● THE PROBLEM: Give back exactly the lines of the material below that start at the line containing "parameter int unsigned NUM_W" and end at the line containing "busy_d = 1'b0;", and no others.

● GIVEN ENTRIES:

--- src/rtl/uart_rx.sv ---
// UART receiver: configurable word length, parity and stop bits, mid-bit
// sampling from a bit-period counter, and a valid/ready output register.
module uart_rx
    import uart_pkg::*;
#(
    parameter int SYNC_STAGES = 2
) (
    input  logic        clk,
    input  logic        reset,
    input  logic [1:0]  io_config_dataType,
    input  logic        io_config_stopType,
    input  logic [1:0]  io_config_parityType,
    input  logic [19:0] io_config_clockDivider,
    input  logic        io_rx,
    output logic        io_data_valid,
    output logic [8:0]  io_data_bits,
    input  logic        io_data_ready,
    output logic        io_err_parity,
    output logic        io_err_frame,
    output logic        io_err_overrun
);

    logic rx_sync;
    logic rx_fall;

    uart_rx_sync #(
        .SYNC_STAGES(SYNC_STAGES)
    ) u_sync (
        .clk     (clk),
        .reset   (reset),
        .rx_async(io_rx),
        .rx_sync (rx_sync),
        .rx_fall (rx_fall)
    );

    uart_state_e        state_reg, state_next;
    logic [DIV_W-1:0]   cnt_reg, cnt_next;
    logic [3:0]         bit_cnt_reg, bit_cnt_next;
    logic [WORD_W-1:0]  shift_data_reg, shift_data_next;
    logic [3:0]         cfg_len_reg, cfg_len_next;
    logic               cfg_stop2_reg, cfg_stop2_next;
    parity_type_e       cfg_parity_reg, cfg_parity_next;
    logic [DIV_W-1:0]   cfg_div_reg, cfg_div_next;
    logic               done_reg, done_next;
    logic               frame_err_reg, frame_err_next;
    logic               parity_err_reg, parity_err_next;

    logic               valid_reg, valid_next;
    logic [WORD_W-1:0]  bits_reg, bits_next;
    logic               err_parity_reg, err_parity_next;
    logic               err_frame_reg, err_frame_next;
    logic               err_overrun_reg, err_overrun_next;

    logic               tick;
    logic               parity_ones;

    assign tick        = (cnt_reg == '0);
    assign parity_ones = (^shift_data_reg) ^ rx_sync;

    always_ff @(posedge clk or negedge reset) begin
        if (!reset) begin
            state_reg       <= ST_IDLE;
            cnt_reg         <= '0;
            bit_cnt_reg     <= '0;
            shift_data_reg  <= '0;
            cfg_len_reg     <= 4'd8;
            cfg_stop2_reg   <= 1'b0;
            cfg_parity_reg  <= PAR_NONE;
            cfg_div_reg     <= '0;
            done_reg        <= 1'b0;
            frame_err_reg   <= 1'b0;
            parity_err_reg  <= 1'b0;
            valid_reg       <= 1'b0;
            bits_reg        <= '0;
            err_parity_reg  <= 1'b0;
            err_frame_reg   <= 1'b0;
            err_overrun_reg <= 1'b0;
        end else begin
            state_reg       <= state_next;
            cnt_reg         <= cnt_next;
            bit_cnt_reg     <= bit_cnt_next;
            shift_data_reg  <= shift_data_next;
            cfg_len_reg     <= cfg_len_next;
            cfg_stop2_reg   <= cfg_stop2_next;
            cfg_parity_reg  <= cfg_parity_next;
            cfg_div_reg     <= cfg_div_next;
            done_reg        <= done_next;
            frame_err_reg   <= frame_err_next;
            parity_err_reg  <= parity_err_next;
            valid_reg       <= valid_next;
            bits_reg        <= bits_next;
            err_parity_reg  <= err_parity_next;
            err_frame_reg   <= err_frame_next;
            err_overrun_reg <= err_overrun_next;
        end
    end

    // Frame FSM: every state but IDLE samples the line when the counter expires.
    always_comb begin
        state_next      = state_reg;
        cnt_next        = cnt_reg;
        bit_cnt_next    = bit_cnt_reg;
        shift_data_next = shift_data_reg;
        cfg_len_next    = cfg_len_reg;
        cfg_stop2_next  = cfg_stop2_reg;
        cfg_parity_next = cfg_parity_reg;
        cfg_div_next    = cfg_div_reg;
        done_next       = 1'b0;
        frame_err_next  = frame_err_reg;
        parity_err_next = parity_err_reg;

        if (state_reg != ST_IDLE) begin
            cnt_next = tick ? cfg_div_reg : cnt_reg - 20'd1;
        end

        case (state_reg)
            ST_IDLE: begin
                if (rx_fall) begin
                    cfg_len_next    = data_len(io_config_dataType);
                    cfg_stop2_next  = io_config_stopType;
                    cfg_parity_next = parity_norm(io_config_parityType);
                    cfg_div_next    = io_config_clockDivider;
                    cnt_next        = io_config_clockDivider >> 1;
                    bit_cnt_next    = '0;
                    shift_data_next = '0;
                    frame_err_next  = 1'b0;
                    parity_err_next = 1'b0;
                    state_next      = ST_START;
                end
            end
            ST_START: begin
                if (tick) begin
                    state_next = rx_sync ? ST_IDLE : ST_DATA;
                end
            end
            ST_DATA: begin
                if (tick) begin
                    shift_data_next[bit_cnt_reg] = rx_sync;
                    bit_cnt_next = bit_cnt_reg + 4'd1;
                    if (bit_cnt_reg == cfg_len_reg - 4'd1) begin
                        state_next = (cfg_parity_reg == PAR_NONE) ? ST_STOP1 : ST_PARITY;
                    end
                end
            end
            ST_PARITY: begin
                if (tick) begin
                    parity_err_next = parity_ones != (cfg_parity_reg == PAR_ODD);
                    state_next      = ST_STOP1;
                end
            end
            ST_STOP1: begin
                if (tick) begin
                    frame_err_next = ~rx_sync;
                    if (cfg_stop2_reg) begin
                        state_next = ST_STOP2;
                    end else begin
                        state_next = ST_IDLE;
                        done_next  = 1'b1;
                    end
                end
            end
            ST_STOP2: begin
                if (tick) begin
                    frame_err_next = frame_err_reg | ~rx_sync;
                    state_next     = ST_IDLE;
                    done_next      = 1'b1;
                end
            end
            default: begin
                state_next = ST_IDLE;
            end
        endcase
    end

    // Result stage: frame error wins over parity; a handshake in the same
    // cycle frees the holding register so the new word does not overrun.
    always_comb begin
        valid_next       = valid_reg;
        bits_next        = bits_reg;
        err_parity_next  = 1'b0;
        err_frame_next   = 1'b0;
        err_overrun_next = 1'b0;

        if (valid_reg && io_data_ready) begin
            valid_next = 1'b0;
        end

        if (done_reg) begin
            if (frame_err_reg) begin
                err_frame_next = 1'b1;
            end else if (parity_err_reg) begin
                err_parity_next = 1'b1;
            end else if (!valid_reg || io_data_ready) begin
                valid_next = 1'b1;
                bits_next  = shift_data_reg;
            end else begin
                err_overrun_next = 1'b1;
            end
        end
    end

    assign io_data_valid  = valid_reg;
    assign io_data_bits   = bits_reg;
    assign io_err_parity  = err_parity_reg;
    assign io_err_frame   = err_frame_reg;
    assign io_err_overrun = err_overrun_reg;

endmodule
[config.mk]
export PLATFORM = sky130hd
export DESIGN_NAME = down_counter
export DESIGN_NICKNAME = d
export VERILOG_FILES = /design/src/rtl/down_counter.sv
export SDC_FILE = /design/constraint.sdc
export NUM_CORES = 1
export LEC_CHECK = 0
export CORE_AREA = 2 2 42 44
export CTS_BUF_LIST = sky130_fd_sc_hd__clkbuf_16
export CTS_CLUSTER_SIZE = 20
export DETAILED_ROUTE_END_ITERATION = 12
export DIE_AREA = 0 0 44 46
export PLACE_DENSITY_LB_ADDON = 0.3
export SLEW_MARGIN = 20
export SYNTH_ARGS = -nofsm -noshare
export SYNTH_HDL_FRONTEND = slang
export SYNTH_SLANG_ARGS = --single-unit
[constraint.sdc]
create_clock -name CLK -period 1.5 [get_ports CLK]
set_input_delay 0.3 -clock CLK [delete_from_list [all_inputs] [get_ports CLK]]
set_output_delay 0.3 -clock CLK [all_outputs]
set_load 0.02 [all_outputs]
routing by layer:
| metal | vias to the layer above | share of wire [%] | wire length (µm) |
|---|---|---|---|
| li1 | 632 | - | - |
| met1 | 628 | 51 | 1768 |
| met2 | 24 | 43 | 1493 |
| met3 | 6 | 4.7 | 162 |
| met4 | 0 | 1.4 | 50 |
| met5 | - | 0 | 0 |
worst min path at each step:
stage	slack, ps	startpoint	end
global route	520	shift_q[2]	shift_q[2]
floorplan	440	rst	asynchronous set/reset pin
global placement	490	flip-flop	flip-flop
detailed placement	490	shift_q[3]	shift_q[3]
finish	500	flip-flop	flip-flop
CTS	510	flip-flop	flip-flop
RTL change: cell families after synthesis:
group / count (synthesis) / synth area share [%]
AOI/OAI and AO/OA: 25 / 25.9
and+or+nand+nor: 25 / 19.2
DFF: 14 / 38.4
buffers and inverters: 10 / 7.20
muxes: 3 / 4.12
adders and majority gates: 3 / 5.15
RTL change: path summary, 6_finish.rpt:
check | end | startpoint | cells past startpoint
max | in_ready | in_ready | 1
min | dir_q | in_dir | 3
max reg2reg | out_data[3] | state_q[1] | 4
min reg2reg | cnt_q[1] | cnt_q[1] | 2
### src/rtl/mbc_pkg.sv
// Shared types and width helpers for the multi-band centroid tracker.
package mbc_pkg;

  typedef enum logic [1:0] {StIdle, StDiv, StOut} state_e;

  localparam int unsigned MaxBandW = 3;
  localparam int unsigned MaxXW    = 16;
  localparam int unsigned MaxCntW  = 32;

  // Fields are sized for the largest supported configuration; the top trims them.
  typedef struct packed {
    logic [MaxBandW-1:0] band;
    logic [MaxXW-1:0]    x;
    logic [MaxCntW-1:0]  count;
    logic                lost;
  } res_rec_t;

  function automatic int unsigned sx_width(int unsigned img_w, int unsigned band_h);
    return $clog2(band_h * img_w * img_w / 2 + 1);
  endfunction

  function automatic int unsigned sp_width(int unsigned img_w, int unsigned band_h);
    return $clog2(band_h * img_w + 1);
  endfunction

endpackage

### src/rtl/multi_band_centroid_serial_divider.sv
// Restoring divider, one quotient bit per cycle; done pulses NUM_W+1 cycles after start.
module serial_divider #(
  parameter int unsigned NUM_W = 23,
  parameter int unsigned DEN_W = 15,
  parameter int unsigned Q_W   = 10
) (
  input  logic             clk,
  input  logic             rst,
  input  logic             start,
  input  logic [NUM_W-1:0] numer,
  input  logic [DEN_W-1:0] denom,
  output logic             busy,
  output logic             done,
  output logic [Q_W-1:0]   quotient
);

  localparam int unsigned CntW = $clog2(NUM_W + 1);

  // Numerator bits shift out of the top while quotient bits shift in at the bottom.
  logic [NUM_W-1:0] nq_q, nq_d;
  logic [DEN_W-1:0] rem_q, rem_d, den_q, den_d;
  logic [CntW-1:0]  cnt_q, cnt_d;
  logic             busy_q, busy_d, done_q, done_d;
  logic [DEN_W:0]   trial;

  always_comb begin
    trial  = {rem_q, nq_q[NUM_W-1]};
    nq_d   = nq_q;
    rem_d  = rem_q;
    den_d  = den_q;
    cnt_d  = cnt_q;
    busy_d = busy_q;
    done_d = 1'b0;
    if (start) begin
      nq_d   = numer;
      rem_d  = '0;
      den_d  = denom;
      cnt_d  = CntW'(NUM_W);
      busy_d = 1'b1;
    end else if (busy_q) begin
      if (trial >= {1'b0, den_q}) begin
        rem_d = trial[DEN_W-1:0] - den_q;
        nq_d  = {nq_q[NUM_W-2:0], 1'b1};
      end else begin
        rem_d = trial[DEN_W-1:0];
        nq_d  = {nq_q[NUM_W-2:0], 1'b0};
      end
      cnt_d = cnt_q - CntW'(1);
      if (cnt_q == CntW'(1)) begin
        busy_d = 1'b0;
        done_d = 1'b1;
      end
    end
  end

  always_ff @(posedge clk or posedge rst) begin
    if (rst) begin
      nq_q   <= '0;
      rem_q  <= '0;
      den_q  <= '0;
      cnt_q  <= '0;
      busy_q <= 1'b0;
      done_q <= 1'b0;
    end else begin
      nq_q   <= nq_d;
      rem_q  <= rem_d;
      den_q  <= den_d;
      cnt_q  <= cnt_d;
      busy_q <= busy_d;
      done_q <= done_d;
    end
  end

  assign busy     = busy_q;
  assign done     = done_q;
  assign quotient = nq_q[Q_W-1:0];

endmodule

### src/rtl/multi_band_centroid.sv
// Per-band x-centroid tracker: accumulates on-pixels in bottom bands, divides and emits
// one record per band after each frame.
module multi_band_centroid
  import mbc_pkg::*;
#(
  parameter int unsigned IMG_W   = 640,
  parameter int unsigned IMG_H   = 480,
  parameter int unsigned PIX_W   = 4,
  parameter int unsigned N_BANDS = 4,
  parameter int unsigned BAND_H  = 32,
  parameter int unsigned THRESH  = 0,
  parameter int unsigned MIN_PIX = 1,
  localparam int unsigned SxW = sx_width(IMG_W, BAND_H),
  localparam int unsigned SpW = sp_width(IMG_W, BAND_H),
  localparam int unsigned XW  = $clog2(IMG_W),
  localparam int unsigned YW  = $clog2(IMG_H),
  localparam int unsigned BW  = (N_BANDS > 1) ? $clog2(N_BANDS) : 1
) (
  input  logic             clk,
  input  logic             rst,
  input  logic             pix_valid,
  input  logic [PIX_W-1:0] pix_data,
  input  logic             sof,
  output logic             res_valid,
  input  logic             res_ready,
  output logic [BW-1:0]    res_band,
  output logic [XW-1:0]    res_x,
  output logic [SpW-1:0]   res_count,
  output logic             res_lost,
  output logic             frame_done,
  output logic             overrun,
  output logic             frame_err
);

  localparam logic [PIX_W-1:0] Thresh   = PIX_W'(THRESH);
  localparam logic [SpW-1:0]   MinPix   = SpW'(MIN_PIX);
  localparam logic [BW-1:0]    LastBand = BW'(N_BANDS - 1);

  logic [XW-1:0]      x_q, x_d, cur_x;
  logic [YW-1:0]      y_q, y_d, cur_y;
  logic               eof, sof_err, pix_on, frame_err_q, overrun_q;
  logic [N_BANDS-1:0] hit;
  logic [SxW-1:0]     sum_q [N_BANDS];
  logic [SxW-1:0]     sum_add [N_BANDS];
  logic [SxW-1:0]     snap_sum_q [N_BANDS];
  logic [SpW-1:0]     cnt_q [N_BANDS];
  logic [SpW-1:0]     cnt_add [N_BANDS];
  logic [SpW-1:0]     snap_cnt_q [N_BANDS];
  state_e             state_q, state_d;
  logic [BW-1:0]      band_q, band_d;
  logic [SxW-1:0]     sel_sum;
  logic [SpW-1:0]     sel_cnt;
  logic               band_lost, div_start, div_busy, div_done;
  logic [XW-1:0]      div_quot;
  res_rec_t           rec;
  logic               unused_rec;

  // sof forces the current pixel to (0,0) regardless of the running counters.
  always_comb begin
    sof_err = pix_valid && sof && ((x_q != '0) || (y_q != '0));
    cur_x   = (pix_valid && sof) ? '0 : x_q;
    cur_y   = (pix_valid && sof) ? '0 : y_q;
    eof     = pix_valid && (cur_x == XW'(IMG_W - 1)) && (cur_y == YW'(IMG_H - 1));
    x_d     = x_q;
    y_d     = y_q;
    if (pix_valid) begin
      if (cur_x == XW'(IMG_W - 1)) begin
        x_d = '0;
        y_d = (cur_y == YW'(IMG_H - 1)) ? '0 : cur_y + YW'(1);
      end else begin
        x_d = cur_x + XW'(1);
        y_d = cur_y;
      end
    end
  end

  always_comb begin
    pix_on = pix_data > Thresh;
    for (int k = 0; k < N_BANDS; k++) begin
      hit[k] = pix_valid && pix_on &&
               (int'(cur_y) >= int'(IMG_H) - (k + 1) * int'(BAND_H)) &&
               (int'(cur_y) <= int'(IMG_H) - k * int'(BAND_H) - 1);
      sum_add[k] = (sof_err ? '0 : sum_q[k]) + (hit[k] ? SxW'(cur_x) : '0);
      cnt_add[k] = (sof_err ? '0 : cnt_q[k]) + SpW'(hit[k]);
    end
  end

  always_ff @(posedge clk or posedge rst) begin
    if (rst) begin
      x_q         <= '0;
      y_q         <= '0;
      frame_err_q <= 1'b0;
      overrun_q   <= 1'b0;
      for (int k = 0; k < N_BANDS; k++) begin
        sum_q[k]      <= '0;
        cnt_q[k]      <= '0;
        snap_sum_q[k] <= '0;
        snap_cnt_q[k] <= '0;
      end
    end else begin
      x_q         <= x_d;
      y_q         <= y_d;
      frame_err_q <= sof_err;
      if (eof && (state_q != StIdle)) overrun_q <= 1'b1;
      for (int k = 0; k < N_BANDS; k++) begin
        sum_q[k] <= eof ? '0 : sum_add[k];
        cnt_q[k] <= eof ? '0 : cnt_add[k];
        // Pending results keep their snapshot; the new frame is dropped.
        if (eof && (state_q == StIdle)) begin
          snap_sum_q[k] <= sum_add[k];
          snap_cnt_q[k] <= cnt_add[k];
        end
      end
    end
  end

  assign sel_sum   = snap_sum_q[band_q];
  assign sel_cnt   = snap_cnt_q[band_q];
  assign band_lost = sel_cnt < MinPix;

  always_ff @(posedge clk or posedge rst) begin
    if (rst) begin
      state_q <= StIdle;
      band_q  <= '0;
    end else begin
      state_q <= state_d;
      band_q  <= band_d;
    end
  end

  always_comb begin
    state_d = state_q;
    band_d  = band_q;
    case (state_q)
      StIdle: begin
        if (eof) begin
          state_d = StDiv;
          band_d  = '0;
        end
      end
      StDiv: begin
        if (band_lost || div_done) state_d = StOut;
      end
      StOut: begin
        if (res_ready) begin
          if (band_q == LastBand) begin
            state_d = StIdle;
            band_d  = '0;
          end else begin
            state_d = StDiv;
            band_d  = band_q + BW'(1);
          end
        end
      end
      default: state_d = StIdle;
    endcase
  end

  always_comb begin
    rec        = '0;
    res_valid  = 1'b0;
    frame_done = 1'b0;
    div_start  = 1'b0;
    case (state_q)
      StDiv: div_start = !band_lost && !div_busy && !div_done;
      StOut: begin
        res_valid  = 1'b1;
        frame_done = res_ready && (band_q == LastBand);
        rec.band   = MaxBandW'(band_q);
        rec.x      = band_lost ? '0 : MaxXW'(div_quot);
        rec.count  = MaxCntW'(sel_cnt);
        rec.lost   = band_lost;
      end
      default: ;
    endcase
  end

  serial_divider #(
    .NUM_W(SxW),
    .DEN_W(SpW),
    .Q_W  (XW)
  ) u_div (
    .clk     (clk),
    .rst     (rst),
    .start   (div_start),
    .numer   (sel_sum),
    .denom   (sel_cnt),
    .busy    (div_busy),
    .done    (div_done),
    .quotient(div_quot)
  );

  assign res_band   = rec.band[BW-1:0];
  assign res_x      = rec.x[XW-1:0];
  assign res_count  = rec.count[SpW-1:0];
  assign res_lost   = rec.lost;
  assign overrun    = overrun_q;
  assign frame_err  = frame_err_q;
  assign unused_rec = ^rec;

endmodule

● OUTPUT FOR THIS EXERCISE:
  parameter int unsigned NUM_W = 23,
  parameter int unsigned DEN_W = 15,
  parameter int unsigned Q_W   = 10
) (
  input  logic             clk,
  input  logic             rst,
  input  logic             start,
  input  logic [NUM_W-1:0] numer,
  input  logic [DEN_W-1:0] denom,
  output logic             busy,
  output logic             done,
  output logic [Q_W-1:0]   quotient
);

  localparam int unsigned CntW = $clog2(NUM_W + 1);

  // Numerator bits shift out of the top while quotient bits shift in at the bottom.
  logic [NUM_W-1:0] nq_q, nq_d;
  logic [DEN_W-1:0] rem_q, rem_d, den_q, den_d;
  logic [CntW-1:0]  cnt_q, cnt_d;
  logic             busy_q, busy_d, done_q, done_d;
  logic [DEN_W:0]   trial;

  always_comb begin
    trial  = {rem_q, nq_q[NUM_W-1]};
    nq_d   = nq_q;
    rem_d  = rem_q;
    den_d  = den_q;
    cnt_d  = cnt_q;
    busy_d = busy_q;
    done_d = 1'b0;
    if (start) begin
      nq_d   = numer;
      rem_d  = '0;
      den_d  = denom;
      cnt_d  = CntW'(NUM_W);
      busy_d = 1'b1;
    end else if (busy_q) begin
      if (trial >= {1'b0, den_q}) begin
        rem_d = trial[DEN_W-1:0] - den_q;
        nq_d  = {nq_q[NUM_W-2:0], 1'b1};
      end else begin
        rem_d = trial[DEN_W-1:0];
        nq_d  = {nq_q[NUM_W-2:0], 1'b0};
      end
      cnt_d = cnt_q - CntW'(1);
      if (cnt_q == CntW'(1)) begin
        busy_d = 1'b0;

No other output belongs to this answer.